Patching & Maintenance

Use SSM Patch Manager to automatically patch OS packages on a schedule — no SSH required
Build patched AMIs regularly using EC2 Image Builder rather than patching live instances
Use Launch Templates (not Launch Configurations) — they support versioning and all current instance features
Always test AMI changes in a staging ASG before rolling to production

# Create a patching maintenance window
aws ssm create-maintenance-window \
  --name "weekly-patching" \
  --schedule "cron(0 2 ? * SUN *)" \
  --duration 2 \
  --cutoff 1 \
  --allow-unassociated-targets false

# Create a patch baseline for Amazon Linux
aws ssm create-patch-baseline \
  --name "AmazonLinuxSecurityBaseline" \
  --operating-system "AMAZON_LINUX_2" \
  --approval-rules 'PatchRules=[{PatchFilterGroup:{PatchFilters=[{Key=SEVERITY,Values=[Critical,High]}]},AutoApproveAfterDays=7}]'

# List instances that need patching
aws ssm describe-instance-patch-states \
  --instance-ids i-1234567890abcdef0 \
  --query '[*].[InstanceId,MissingCount,FailedCount,InstalledPendingRebootCount]' \
  --output table

Summary

EC2 is the backbone of most AWS architectures.

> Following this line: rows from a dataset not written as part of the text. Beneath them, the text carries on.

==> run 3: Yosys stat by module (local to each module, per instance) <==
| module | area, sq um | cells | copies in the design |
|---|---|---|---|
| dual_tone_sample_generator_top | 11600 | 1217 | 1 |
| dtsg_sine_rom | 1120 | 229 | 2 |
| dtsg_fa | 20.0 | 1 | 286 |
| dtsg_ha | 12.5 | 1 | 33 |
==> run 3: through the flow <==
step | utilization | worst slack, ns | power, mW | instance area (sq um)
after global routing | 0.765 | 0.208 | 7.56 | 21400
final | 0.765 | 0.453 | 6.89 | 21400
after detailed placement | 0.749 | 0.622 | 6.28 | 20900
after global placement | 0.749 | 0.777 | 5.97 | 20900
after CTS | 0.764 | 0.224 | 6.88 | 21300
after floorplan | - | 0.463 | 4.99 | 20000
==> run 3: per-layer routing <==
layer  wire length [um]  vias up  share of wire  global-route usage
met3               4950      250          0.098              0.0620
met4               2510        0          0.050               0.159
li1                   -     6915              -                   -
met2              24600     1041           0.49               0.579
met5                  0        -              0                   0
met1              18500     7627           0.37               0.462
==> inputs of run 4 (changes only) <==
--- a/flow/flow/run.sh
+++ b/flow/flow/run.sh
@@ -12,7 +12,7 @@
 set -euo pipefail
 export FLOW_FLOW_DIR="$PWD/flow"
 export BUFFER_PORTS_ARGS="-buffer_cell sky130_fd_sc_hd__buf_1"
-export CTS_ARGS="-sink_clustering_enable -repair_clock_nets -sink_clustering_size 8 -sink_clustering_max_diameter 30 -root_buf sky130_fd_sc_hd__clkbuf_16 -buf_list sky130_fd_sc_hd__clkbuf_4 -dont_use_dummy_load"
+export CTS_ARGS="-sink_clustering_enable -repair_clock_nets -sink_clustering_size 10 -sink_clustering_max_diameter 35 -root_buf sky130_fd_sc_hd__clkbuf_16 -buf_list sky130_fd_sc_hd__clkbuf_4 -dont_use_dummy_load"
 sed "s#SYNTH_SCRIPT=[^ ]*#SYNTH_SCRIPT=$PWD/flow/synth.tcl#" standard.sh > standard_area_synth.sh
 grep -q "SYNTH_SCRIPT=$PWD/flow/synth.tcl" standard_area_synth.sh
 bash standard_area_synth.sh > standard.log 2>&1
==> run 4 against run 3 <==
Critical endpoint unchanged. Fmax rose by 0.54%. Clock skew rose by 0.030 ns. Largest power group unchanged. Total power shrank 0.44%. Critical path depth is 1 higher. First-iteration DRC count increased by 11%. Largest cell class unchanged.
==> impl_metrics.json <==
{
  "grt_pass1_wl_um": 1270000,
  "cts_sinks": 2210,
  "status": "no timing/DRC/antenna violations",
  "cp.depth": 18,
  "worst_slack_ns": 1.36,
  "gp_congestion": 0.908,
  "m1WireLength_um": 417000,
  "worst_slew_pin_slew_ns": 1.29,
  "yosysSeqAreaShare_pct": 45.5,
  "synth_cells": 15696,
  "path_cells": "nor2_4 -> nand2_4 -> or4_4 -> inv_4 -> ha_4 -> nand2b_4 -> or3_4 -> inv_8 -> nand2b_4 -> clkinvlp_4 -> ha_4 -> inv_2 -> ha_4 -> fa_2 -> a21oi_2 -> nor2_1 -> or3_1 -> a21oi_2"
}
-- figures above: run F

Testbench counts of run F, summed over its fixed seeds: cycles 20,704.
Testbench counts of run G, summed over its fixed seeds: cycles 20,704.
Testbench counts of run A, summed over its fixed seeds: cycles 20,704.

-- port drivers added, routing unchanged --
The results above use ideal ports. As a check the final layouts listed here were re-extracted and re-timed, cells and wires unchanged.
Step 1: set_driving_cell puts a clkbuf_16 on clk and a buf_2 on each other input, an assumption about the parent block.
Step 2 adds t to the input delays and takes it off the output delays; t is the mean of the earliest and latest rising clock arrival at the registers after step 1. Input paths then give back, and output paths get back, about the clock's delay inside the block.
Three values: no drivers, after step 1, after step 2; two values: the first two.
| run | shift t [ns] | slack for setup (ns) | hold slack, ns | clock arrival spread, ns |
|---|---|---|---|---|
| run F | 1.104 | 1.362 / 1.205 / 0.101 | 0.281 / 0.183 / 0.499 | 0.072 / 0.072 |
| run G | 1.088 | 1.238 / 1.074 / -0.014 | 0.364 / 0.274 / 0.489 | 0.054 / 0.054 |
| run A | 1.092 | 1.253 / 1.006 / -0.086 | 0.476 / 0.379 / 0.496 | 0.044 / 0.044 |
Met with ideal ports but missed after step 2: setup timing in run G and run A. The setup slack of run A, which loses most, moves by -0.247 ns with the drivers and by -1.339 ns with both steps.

Understanding the purchasing model helps optimize costs significantly — Reserved Instances for steady-state workloads, Spot for fault-tolerant batch jobs, and On-Demand for unpredictable spikes. Pair that with the right instance family, placement strategy, and IAM role configuration, and you have a solid foundation for running production workloads on AWS.